(Beginning of THE INPUT)

**config.mk**
```make
export PLATFORM = sky130hd
export DESIGN_NAME = rsd_ctrl
export DESIGN_NICKNAME = d
export VERILOG_FILES = /design/src/rsd_pkg.sv /design/src/rsd_ctrl.sv
export SDC_FILE = /design/constraint.sdc
export NUM_CORES = 1
export LEC_CHECK = 0
export BUFFER_PORTS_ARGS = -buffer_cell sky130_fd_sc_hd__buf_2
export CAP_MARGIN = 0
export CORE_MARGIN = 4
export CORE_UTILIZATION = 53
export DETAILED_ROUTE_END_ITERATION = 6
export PLACE_DENSITY_LB_ADDON = 0.15
export SYNTH_ARGS = -nofsm -noshare
export SYNTH_HDL_FRONTEND = slang
export SYNTH_SLANG_ARGS = --single-unit
```
**constraint.sdc**
```tcl
create_clock -name clk -period 2 [get_ports clk]
set_clock_uncertainty 0.2 [all_clocks]
set_input_delay 0.3 -clock clk [delete_from_list [all_inputs] [get_ports clk]]
set_output_delay 0.3 -clock clk [all_outputs]
set_load 0.01 [all_outputs]
```
**src/rtl/ldrs_pkg.sv**
```systemverilog
// package for the look disk request scheduler: widths, defaults, codes, sequencer states
// no dependencies
`timescale 1ns / 1ps

package ldrs_pkg;

  localparam int MAX_REQUESTS_DEF = 32;

  localparam int CYL_W  = 16;
  localparam int MOVE_W = 23;   // running travel kept internally
  localparam int OUT_MOVE_W = 22;
  localparam int OUT_TDATA_W = 40;

  // input command codes
  localparam logic CMD_LOAD  = 1'b0;
  localparam logic CMD_START = 1'b1;

  // configuration register indexes
  localparam logic REG_HEAD_START = 1'b0;
  localparam logic REG_SWEEP_UP   = 1'b1;

  typedef enum logic [2:0] {
    ST_IDLE,
    ST_INS_RD,
    ST_INS_CMP,
    ST_SCAN_RD,
    ST_SCAN_CMP,
    ST_SRV_RD,
    ST_SRV_CALC,
    ST_EMPTY
  } ldrs_state_t;

endpackage

```
**src/rtl/ldrs_ram.sv**
```systemverilog
// generic single write port, single read port ram with registered read data
// no dependencies
`timescale 1ns / 1ps

module ldrs_ram #(
  parameter int WIDTH = 16,
  parameter int DEPTH = 32,
  parameter int AW    = (DEPTH > 1) ? $clog2(DEPTH) : 1
) (
  input  logic             clk,
  input  logic             we,
  input  logic [AW-1:0]    waddr,
  input  logic [WIDTH-1:0] wdata,
  input  logic [AW-1:0]    raddr,
  output logic [WIDTH-1:0] rdata
);

  logic [WIDTH-1:0] mem [DEPTH];

  always_ff @(posedge clk) begin
    if (we) begin
      mem[waddr] <= wdata;
    end
    rdata <= mem[raddr];
  end

endmodule

```
**src/rtl/look_disk_request_scheduler_core.sv**
```systemverilog
// look disk request scheduler: insertion sort into a ram on load, look order serving on start
// depends on ldrs_pkg and ldrs_ram
// load: the new cylinder is inserted by reading stored entries from the top down and shifting
//   every entry greater than it up one slot; start: entries are scanned for the split, then served
//   in look order, stalling on out_tready; an empty start gives one result; reset sets sweep up
// one request at a time, in_tready low meanwhile; sync reset clears count, travel, head, head start
`timescale 1ns / 1ps

module look_disk_request_scheduler_core
  import ldrs_pkg::*;
#(
  parameter int MAX_REQUESTS = MAX_REQUESTS_DEF
) (
  input  logic                   clk,
  input  logic                   rst_n,
  // input stream
  input  logic                   in_tvalid,
  output logic                   in_tready,
  input  logic [CYL_W-1:0]       in_tdata,   // [15:0] cylinder
  input  logic                   in_tuser,   // [0] command
  // result stream
  output logic                   out_tvalid,
  input  logic                   out_tready,
  output logic [OUT_TDATA_W-1:0] out_tdata,  // [15:0] served_cylinder, [37:16] total_movement
  output logic                   out_tlast,
  // configuration
  input  logic                   cfg_we,
  input  logic                   cfg_index,
  input  logic [CYL_W-1:0]       cfg_wdata
);

  localparam int AW = (MAX_REQUESTS > 1) ? $clog2(MAX_REQUESTS) : 1;
  localparam int CW = $clog2(MAX_REQUESTS + 1);

  ldrs_state_t state_r, state_nxt;

  logic [CW-1:0]     cnt_r, cnt_nxt;
  logic [CYL_W-1:0]  key_r, key_nxt;
  logic [AW-1:0]     b_r, b_nxt;
  logic [AW-1:0]     ptr_r, ptr_nxt;
  logic              up_r, up_nxt;
  logic [CW-1:0]     split_r, split_nxt;
  logic [CW-1:0]     k_r, k_nxt;
  logic [CYL_W-1:0]  head_now_r, head_now_nxt;
  logic [MOVE_W-1:0] move_r, move_nxt;
  logic [CYL_W-1:0]  head_start_r;
  logic              sweep_up_r;

  logic                  out_valid_r, out_valid_nxt;
  logic [CYL_W-1:0]      out_cyl_r, out_cyl_nxt;
  logic [OUT_MOVE_W-1:0] out_move_r, out_move_nxt;
  logic                  out_last_r, out_last_nxt;

  logic              ram_we;
  logic [AW-1:0]     ram_waddr, ram_raddr;
  logic [CYL_W-1:0]  ram_wdata, ram_rdata;

  logic              out_free;
  logic [CW-1:0]     ptr_inc;
  logic [CW-1:0]     scan_split;
  logic [CW-1:0]     split_dec;
  logic [CYL_W-1:0]  seek_gap;
  logic              found;

  ldrs_ram #(
    .WIDTH (CYL_W),
    .DEPTH (MAX_REQUESTS),
    .AW    (AW)
  ) u_store (
    .clk   (clk),
    .we    (ram_we),
    .waddr (ram_waddr),
    .wdata (ram_wdata),
    .raddr (ram_raddr),
    .rdata (ram_rdata)
  );

  assign in_tready  = (state_r == ST_IDLE);
  assign out_tvalid = out_valid_r;
  assign out_tdata  = {{(OUT_TDATA_W - OUT_MOVE_W - CYL_W){1'b0}}, out_move_r, out_cyl_r};
  assign out_tlast  = out_last_r;

  assign out_free   = !out_valid_r || out_tready;
  assign ptr_inc    = CW'(ptr_r) + CW'(1);
  assign found      = (ram_rdata > head_start_r);
  assign seek_gap   = (ram_rdata >= head_now_r) ? (ram_rdata - head_now_r)
                                                : (head_now_r - ram_rdata);
  assign scan_split = found ? CW'(ptr_r) : cnt_r;
  // split of the current scan step, or the stored split while serving
  assign split_dec  = ((state_r == ST_SCAN_CMP) ? scan_split : split_r) - CW'(1);

  // configuration registers
  always_ff @(posedge clk) begin
    if (!rst_n) begin
      head_start_r <= '0;
      sweep_up_r   <= 1'b1;
    end else if (cfg_we) begin
      unique case (cfg_index)
        REG_HEAD_START: head_start_r <= cfg_wdata;
        REG_SWEEP_UP:   sweep_up_r   <= cfg_wdata[0];
        default: ;
      endcase
    end
  end

  always_ff @(posedge clk) begin
    if (!rst_n) begin
      state_r     <= ST_IDLE;
      cnt_r       <= '0;
      k_r         <= '0;
      head_now_r  <= '0;
      move_r      <= '0;
      out_valid_r <= 1'b0;
    end else begin
      state_r     <= state_nxt;
      cnt_r       <= cnt_nxt;
      k_r         <= k_nxt;
      head_now_r  <= head_now_nxt;
      move_r      <= move_nxt;
      out_valid_r <= out_valid_nxt;
    end
  end

  always_ff @(posedge clk) begin
    key_r      <= key_nxt;
    b_r        <= b_nxt;
    ptr_r      <= ptr_nxt;
    up_r       <= up_nxt;
    split_r    <= split_nxt;
    out_cyl_r  <= out_cyl_nxt;
    out_move_r <= out_move_nxt;
    out_last_r <= out_last_nxt;
  end

  always_comb begin
    state_nxt     = state_r;
    cnt_nxt       = cnt_r;
    key_nxt       = key_r;
    b_nxt         = b_r;
    ptr_nxt       = ptr_r;
    up_nxt        = up_r;
    split_nxt     = split_r;
    k_nxt         = k_r;
    head_now_nxt  = head_now_r;
    move_nxt      = move_r;
    out_valid_nxt = out_valid_r && !out_tready;
    out_cyl_nxt   = out_cyl_r;
    out_move_nxt  = out_move_r;
    out_last_nxt  = out_last_r;
    ram_we        = 1'b0;
    ram_waddr     = b_r;
    ram_wdata     = key_r;
    ram_raddr     = ptr_r;

    unique case (state_r)
      ST_IDLE: begin
        if (in_tvalid) begin
          if (in_tuser == CMD_LOAD) begin
            // full store drops the request
            if (cnt_r != CW'(MAX_REQUESTS)) begin
              key_nxt   = in_tdata;
              b_nxt     = cnt_r[AW-1:0];
              state_nxt = ST_INS_RD;
            end
          end else begin
            head_now_nxt = head_start_r;
            move_nxt     = '0;
            k_nxt        = '0;
            ptr_nxt      = '0;
            state_nxt    = (cnt_r == '0) ? ST_EMPTY : ST_SCAN_RD;
          end
        end
      end

      ST_INS_RD: begin
        ram_raddr = b_r - AW'(1);
        if (b_r == '0) begin
          ram_we    = 1'b1;
          cnt_nxt   = cnt_r + CW'(1);
          state_nxt = ST_IDLE;
        end else begin
          state_nxt = ST_INS_CMP;
        end
      end

      ST_INS_CMP: begin
        ram_raddr = b_r - AW'(1);
        ram_we    = 1'b1;
        if (ram_rdata > key_r) begin
          // shift the larger entry up one slot
          ram_wdata = ram_rdata;
          b_nxt     = b_r - AW'(1);
          state_nxt = ST_INS_RD;
        end else begin
          cnt_nxt   = cnt_r + CW'(1);
          state_nxt = ST_IDLE;
        end
      end

      ST_SCAN_RD: begin
        state_nxt = ST_SCAN_CMP;
      end

      ST_SCAN_CMP: begin
        if (found || ptr_inc == cnt_r) begin
          split_nxt = scan_split;
          if (sweep_up_r) begin
            up_nxt  = (split_nxt != cnt_r);
            ptr_nxt = (split_nxt != cnt_r) ? split_nxt[AW-1:0] : split_dec[AW-1:0];
          end else begin
            up_nxt  = (split_nxt == '0);
            ptr_nxt = (split_nxt == '0) ? '0 : split_dec[AW-1:0];
          end
          state_nxt = ST_SRV_RD;
        end else begin
          ptr_nxt   = ptr_inc[AW-1:0];
          state_nxt = ST_SCAN_RD;
        end
      end

      ST_SRV_RD: begin
        state_nxt = ST_SRV_CALC;
      end

      ST_SRV_CALC: begin
        if (out_free) begin
          move_nxt      = move_r + MOVE_W'(seek_gap);
          head_now_nxt  = ram_rdata;
          out_valid_nxt = 1'b1;
          out_cyl_nxt   = ram_rdata;
          out_move_nxt  = move_nxt[OUT_MOVE_W-1:0];
          out_last_nxt  = (k_r + CW'(1) == cnt_r);
          if (out_last_nxt) begin
            cnt_nxt   = '0;
            state_nxt = ST_IDLE;
          end else begin
            k_nxt     = k_r + CW'(1);
            state_nxt = ST_SRV_RD;
            // at the end of the first sweep turn around at the split
            if (up_r) begin
              if (ptr_inc == cnt_r) begin
                up_nxt  = 1'b0;
                ptr_nxt = split_dec[AW-1:0];
              end else begin
                ptr_nxt = ptr_inc[AW-1:0];
              end
            end else begin
              if (ptr_r == '0) begin
                up_nxt  = 1'b1;
                ptr_nxt = split_r[AW-1:0];
              end else begin
                ptr_nxt = ptr_r - AW'(1);
              end
            end
          end
        end
      end

      ST_EMPTY: begin
        if (out_free) begin
          out_valid_nxt = 1'b1;
          out_cyl_nxt   = head_start_r;
          out_move_nxt  = '0;
          out_last_nxt  = 1'b1;
          state_nxt     = ST_IDLE;
        end
      end

      default: begin
        state_nxt = ST_IDLE;
      end
    endcase
  end

  // store never holds more than its capacity
  a_cnt_bound: assert property (@(posedge clk) disable iff (!rst_n)
    cnt_r <= CW'(MAX_REQUESTS))
    else $error("request count beyond capacity");

  // insertion slot stays at most one past the filled part of the store
  a_ins_slot: assert property (@(posedge clk) disable iff (!rst_n)
    (state_r == ST_INS_RD || state_r == ST_INS_CMP) |-> CW'(b_r) < cnt_r + CW'(1))
    else $error("insertion slot past request count");

  // split scan and serving only touch stored entries
  a_ptr_bound: assert property (@(posedge clk) disable iff (!rst_n)
    (state_r == ST_SCAN_CMP || state_r == ST_SRV_CALC) |-> CW'(ptr_r) < cnt_r)
    else $error("read pointer past request count");

  // a run emits no more results than stored requests
  a_k_bound: assert property (@(posedge clk) disable iff (!rst_n)
    (state_r == ST_SRV_RD || state_r == ST_SRV_CALC) |-> k_r < cnt_r)
    else $error("served count past request count");

endmodule
```
<file path="config.mk">
export PLATFORM = sky130hd
export DESIGN_NAME = ipq_cell
export DESIGN_NICKNAME = d
export VERILOG_FILES = /design/src/rtl/ipq_pkg.sv /design/src/rtl/ipq_cell.sv
export SDC_FILE = /design/constraint.sdc
export NUM_CORES = 1
export LEC_CHECK = 0
export BUFFER_PORTS_ARGS = -buffer_cell sky130_fd_sc_hd__buf_2
export CAP_MARGIN = 40
export CORE_MARGIN = 1.5
export CORE_UTILIZATION = 43
export CTS_BUF_LIST = sky130_fd_sc_hd__clkbuf_4 sky130_fd_sc_hd__clkbuf_8
export CTS_CLUSTER_SIZE = 28
export DETAILED_ROUTE_END_ITERATION = 16
export PLACE_DENSITY_LB_ADDON = 0.08
export SLEW_MARGIN = 20
export SYNTH_ARGS = -nofsm -noshare
export SYNTH_HDL_FRONTEND = slang
export SYNTH_SLANG_ARGS = --single-unit
</file>
<file path="constraint.sdc">
create_clock -name i_clk -period 7.55 [get_ports i_clk]
set_input_delay 0.3775 -clock i_clk [delete_from_list [all_inputs] [get_ports i_clk]]
set_output_delay 0.3775 -clock i_clk [all_outputs]
set_load 0.05 [all_outputs]
</file>
<file path="src/rtl/ipq_pkg.sv">
package ipq_pkg;

    localparam int CH_W        = 8;
    localparam int SQ_W        = 2 * CH_W;
    localparam int SUM_W       = SQ_W + 2;
    localparam int STORE_DEPTH = 255;
    localparam int PAL_W       = 3 * CH_W;

    localparam int OPAQUE_ENTRIES_DEF    = 255;
    localparam int KEPT_CHANNEL_BITS_DEF = 5;

    localparam logic [CH_W-1:0] TRANSPARENT_INDEX = 8'd255;
    localparam logic [CH_W-1:0] FULL_ALPHA        = 8'd255;

    localparam logic OP_LOAD  = 1'b0;
    localparam logic OP_PIXEL = 1'b1;

    typedef enum logic [1:0] {
        CH_RED,
        CH_GREEN,
        CH_BLUE
    } t_chan;

    // Pixel channel scaled to 0..255: floor value and "not exact" flag.
    typedef struct packed {
        logic [CH_W-1:0] fl;
        logic            inexact;
    } t_scaled;

    // Data marching down the distance chain, one palette entry per slot.
    typedef struct packed {
        logic             valid;
        logic             last;
        logic [CH_W-1:0]  idx;
        logic [SUM_W-1:0] sum;
        logic [CH_W-1:0]  pal_red;
        logic [CH_W-1:0]  pal_green;
        logic [CH_W-1:0]  pal_blue;
    } t_cell_bus;

endpackage

</file>
<file path="src/rtl/ipq_cell.sv">
module ipq_cell #(
    parameter ipq_pkg::t_chan CHANNEL = ipq_pkg::CH_RED
) (
    input  logic               i_clk,
    input  logic               i_rst_n,
    input  ipq_pkg::t_scaled   i_scaled,
    input  ipq_pkg::t_cell_bus i_bus,
    output ipq_pkg::t_cell_bus o_bus
);
    import ipq_pkg::*;

    logic [CH_W-1:0]  w_p;
    logic [CH_W:0]    w_ceil;
    logic [CH_W-1:0]  w_mag;
    logic [SQ_W-1:0]  w_sq;
    t_cell_bus        n_bus;
    t_cell_bus        r_bus;

    always_comb begin
        case (CHANNEL)
            CH_RED:   w_p = i_bus.pal_red;
            CH_GREEN: w_p = i_bus.pal_green;
            default:  w_p = i_bus.pal_blue;
        endcase
    end

    // Truncation toward zero: floor above the palette value, ceiling below it.
    assign w_ceil = {1'b0, i_scaled.fl} + {{CH_W{1'b0}}, i_scaled.inexact};
    assign w_mag  = (i_scaled.fl >= w_p) ? (i_scaled.fl - w_p)
                                          : CH_W'({1'b0, w_p} - w_ceil);
    assign w_sq   = w_mag * w_mag;

    always_comb begin
        n_bus     = i_bus;
        n_bus.sum = i_bus.sum + SUM_W'(w_sq);
    end

    always_ff @(posedge i_clk) begin
        if (!i_rst_n) begin
            r_bus.valid <= 1'b0;
        end else begin
            r_bus.valid <= n_bus.valid;
        end
    end

    always_ff @(posedge i_clk) begin
        r_bus.last      <= n_bus.last;
        r_bus.idx       <= n_bus.idx;
        r_bus.sum       <= n_bus.sum;
        r_bus.pal_red   <= n_bus.pal_red;
        r_bus.pal_green <= n_bus.pal_green;
        r_bus.pal_blue  <= n_bus.pal_blue;
    end

    assign o_bus = r_bus;

endmodule

</file>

(End of THE INPUT)

TASK GOAL: Wherever the string "found" shows up in the material, copy the line that holds it.

OUTPUT BELOW:
  logic              found;
  assign found      = (ram_rdata > head_start_r);
  assign scan_split = found ? CW'(ptr_r) : cnt_r;
        if (found || ptr_inc == cnt_r) begin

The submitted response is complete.